Son los veedores quienes  le han dedicado no solo su esfuerzo sino su vida  en una brega por defender lo público por su propia  cuenta, riesgo y responsabilidad, a diferencia de otros  grupos  de presión. Los veedores no reciben ningún ingreso ni apoyo, en otras palabras pagan no solo por servirle al país, sino por  la más de las veces poner “la carne – esto es su propio pellejo- en el asador”, y en no pocas veces anónimamente perder tamaña apuesta.

Pero la pregunta que sigue  es ¿cuánto tiempo de servicio cívico le aporta  a su comunidad y de suyo al país  un veedor?  La respuesta no es fácil.  La mayoría ocupa  no menos de media  jornada laboral diaria, aporta los recursos de transporte, y su propia logística personal –papelería, correo, servicio telefónico- como sede tiene y dispone de su propia residencia, su trinchera personal.

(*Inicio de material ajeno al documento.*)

==> src/rtl/canyon_input_ctrl.sv <==
// Canyon Bomber input front-end: PS/2 key decode, joystick merge and a one-button
// credit sequencer (coin pulse, gap, start pulse). All outputs registered, active-low.
module canyon_input_ctrl #(
  parameter int COIN_CYC  = 240000,
  parameter int GAP_CYC   = 120000,
  parameter int START_CYC = 240000,
  parameter int CNT_W     = 20
) (
  input  logic        clk_sys,
  input  logic        Reset_I,
  input  logic [10:0] ps2_key,
  input  logic [15:0] joystick_0,
  input  logic [15:0] joystick_1,
  output logic        Coin1_O,
  output logic        Coin2_O,
  output logic        Start1_O,
  output logic        Start2_O,
  output logic        Fire1_O,
  output logic        Fire2_O,
  output logic        seq_busy
);

  typedef enum logic [1:0] {
    S_IDLE,
    S_COIN,
    S_GAP,
    S_START
  } state_t;

  localparam logic [CNT_W-1:0] COIN_LAST  = CNT_W'(COIN_CYC - 1);
  localparam logic [CNT_W-1:0] GAP_LAST   = CNT_W'(GAP_CYC - 1);
  localparam logic [CNT_W-1:0] START_LAST = CNT_W'(START_CYC - 1);

  logic r_primed;
  logic r_toggle;
  logic r_k_fire1, r_k_fire2, r_k_play1, r_k_play2;
  logic r_k_start1, r_k_start2, r_k_coin1, r_k_coin2;
  logic r_p1_q, r_p2_q;
  logic r_player;
  logic [CNT_W-1:0] r_cnt;
  state_t r_state;

  logic w_event;
  logic w_p1, w_p2, w_p1_edge, w_p2_edge;
  logic w_seq_coin, w_seq_start;
  logic w_player_nxt;
  logic [CNT_W-1:0] w_cnt_nxt;
  state_t w_state_nxt;
  logic w_unused_js;

  assign w_unused_js = &{1'b0, joystick_0[15:6], joystick_0[3:0],
                         joystick_1[15:6], joystick_1[3:0]};

  // Decode is held off for one cycle after reset so a stale toggle never looks like an event.
  assign w_event = r_primed & (ps2_key[10] ^ r_toggle);

  always_ff @(posedge clk_sys or negedge Reset_I) begin
    if (!Reset_I) begin
      r_primed <= 1'b0;
      r_toggle <= 1'b0;
    end else begin
      r_primed <= 1'b1;
      r_toggle <= ps2_key[10];
    end
  end

  always_ff @(posedge clk_sys or negedge Reset_I) begin
    if (!Reset_I) begin
      r_k_fire1  <= 1'b0;
      r_k_fire2  <= 1'b0;
      r_k_play1  <= 1'b0;
      r_k_play2  <= 1'b0;
      r_k_start1 <= 1'b0;
      r_k_start2 <= 1'b0;
      r_k_coin1  <= 1'b0;
      r_k_coin2  <= 1'b0;
    end else if (w_event) begin
      case (ps2_key[8:0])
        9'h029, 9'h014: r_k_fire1  <= ps2_key[9];
        9'h01C:         r_k_fire2  <= ps2_key[9];
        9'h005:         r_k_play1  <= ps2_key[9];
        9'h006:         r_k_play2  <= ps2_key[9];
        9'h016:         r_k_start1 <= ps2_key[9];
        9'h01E:         r_k_start2 <= ps2_key[9];
        9'h02E:         r_k_coin1  <= ps2_key[9];
        9'h036:         r_k_coin2  <= ps2_key[9];
        default:        ;
      endcase
    end
  end

  assign w_p1      = r_k_play1 | joystick_0[5];
  assign w_p2      = r_k_play2 | joystick_1[5];
  assign w_p1_edge = w_p1 & ~r_p1_q;
  assign w_p2_edge = w_p2 & ~r_p2_q;

  always_ff @(posedge clk_sys or negedge Reset_I) begin
    if (!Reset_I) begin
      r_p1_q <= 1'b0;
      r_p2_q <= 1'b0;
    end else begin
      r_p1_q <= w_p1;
      r_p2_q <= w_p2;
    end
  end

  always_ff @(posedge clk_sys or negedge Reset_I) begin
    if (!Reset_I) begin
      r_state  <= S_IDLE;
      r_cnt    <= '0;
      r_player <= 1'b0;
    end else begin
      r_state  <= w_state_nxt;
      r_cnt    <= w_cnt_nxt;
      r_player <= w_player_nxt;
    end
  end

  // r_player: 0 = player 1, 1 = player 2. Play edges outside IDLE are dropped.
  always_comb begin
    w_state_nxt  = r_state;
    w_cnt_nxt    = r_cnt;
    w_player_nxt = r_player;
    w_seq_coin   = 1'b0;
    w_seq_start  = 1'b0;
    case (r_state)
      S_IDLE: begin
        if (w_p1_edge || w_p2_edge) begin
          w_player_nxt = ~w_p1_edge;
          w_cnt_nxt    = '0;
          w_state_nxt  = S_COIN;
        end
      end
      S_COIN: begin
        w_seq_coin = 1'b1;
        if (r_cnt == COIN_LAST) begin
          w_cnt_nxt   = '0;
          w_state_nxt = S_GAP;
        end else begin
          w_cnt_nxt = r_cnt + 1'b1;
        end
      end
      S_GAP: begin
        if (r_cnt == GAP_LAST) begin
          w_cnt_nxt   = '0;
          w_state_nxt = S_START;
        end else begin
          w_cnt_nxt = r_cnt + 1'b1;
        end
      end
      S_START: begin
        w_seq_start = 1'b1;
        if (r_cnt == START_LAST) begin
          w_cnt_nxt   = '0;
          w_state_nxt = S_IDLE;
        end else begin
          w_cnt_nxt = r_cnt + 1'b1;
        end
      end
      default: begin
        w_cnt_nxt   = '0;
        w_state_nxt = S_IDLE;
      end
    endcase
  end

  always_ff @(posedge clk_sys or negedge Reset_I) begin
    if (!Reset_I) begin
      Coin1_O  <= 1'b1;
      Coin2_O  <= 1'b1;
      Start1_O <= 1'b1;
      Start2_O <= 1'b1;
      Fire1_O  <= 1'b1;
      Fire2_O  <= 1'b1;
      seq_busy <= 1'b0;
    end else begin
      Coin1_O  <= ~(w_seq_coin | r_k_coin1);
      Coin2_O  <= ~(w_seq_coin | r_k_coin2);
      Start1_O <= ~((w_seq_start & ~r_player) | r_k_start1);
      Start2_O <= ~((w_seq_start & r_player) | r_k_start2);
      Fire1_O  <= ~(r_k_fire1 | joystick_0[4]);
      Fire2_O  <= ~(r_k_fire2 | joystick_1[4]);
      seq_busy <= (r_state != S_IDLE);
    end
  end

endmodule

Son cuando menos 180 días laborales al año, sin contar las horas extras, los interminables fines  de semana, y de trabajo extra nocturno…siempre  en disponibilidad reconocida por lo colectivo. Y de estos abnegados  ciudadanos y ciudadanas mal contados  hay no menos de dos o tres en cada municipio, para contar por lo bajo, en ciudades intermedias  y capitales donde  esta  tasa aumenta sustancialmente. Uno termina contando en este ejercito de baluartes no menos de 10.000,  que representan no menos de 5.000 jornadas laborales, esto es una cifra muy superior a las 40.000 horas de voluntariado agregado por año, labor  que si se pagara en salarios mínimos sería  no menos de 20 mil millones de pesos.

Sin embargo, la función preventiva  de dicha  gestión, así como la correctiva supone hallazgos y defensa tutelar  de recursos por mas  de 20 billones de pesos, sin tener  en cuenta los casos de gran impacto, y hallazgos propios que no fueron detectados ni por los órganos  de control ni por el aparato judicial cuyo costo es decenas  de veces superior.

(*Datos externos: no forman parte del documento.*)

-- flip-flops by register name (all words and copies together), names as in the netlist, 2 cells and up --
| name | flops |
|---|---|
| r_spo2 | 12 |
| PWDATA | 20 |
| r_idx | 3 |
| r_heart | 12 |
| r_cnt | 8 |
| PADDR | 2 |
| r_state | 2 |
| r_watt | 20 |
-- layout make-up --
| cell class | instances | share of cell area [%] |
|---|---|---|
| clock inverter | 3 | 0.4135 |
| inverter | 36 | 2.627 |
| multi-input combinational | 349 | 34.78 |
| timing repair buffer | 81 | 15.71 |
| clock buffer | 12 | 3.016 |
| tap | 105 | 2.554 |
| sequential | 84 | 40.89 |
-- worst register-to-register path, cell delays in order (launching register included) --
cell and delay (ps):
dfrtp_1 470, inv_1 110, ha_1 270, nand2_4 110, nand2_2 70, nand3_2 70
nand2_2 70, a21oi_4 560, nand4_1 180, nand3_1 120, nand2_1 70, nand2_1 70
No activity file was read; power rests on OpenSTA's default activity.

El país  celebra la Constitución del 91 en su segunda década de vigencia, pero nunca  antes había estado más  lejos  de la promoción de la participación ciudadana independiente y autónoma. El Estado en general piensa que promover la participación ciudadana es dictar seminarios, conferencias con recursos que solo alimentan a consultores privados, y que  no generan, ni están diseñados para promover procesos de participación sostenibles.

El único instrumento de participación ciudadana realmente cívico son aun las veedurías, que demandan un régimen de autocontrol, más  estructuración, un código de ética más visible, pero como el mismo no es apéndice de ningún partido o movimiento político, ni proselitista, como ha mostrado una capacidad sin precedentes, en lugar  ser promovida por el Estado, ha sido abandonada a su propia suerte, bajo el errático punto de vista de que el silencio ciudadano beneficiará el control de lo públicos no solo por los ineptos sino por los corruptos; esto es, sobre la base de un país de exclusión al servicio de  las minorías bajo el cielo común de la impunidad.

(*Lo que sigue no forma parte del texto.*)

## config.mk

```make
export PLATFORM = sky130hd
export DESIGN_NAME = rv_iopmp_match_engine_flat
export DESIGN_NICKNAME = d
export VERILOG_FILES = /design/src/rtl/rv_iopmp_match_engine_if.sv /design/src/rtl/rv_iopmp_match_engine.sv /design/src/flat_wrapper.sv
export SDC_FILE = /design/constraint.sdc
export NUM_CORES = 1
export LEC_CHECK = 0
export ABC_AREA = 0
export CAP_MARGIN = 20
export CORE_ASPECT_RATIO = 1.75
export CORE_MARGIN = 3
export CORE_UTILIZATION = 30
export DETAILED_ROUTE_END_ITERATION = 12
export PLACE_DENSITY = 0.48
export SYNTH_ARGS = -nofsm -noshare
export SYNTH_HDL_FRONTEND = slang
export SYNTH_SLANG_ARGS = --single-unit
```

## constraint.sdc

```tcl
create_clock -name clk_i -period 3.67 [get_ports clk_i]
set_input_delay 0.734 -clock clk_i [delete_from_list [all_inputs] [get_ports clk_i]]
set_output_delay 0.734 -clock clk_i [all_outputs]
set_load 0.02 [all_outputs]
```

Solo quienes entiendan la perversidad de tal ejercicio podrán redireccionar este histórico empeño ciudadano como un frente común de construcción y servicio a favor de lo público. Solo servidores e instituciones públicas y/o empresa privada que comprendan la magnitud e importancia de dar un paso adelante se comprometerán no demagógica sino efectivamente, y competirán sanamente en el propósito de contribuir en la promoción y estimular la participación ciudadana, un voluntariado organizado, el control social y los espacios de veeduría ciudadana como un todo: del control social al voluntariado integral, donde la denuncia y la vigilancia sean solo un componente  del ejercicio continuo y extendido de solidaridad real.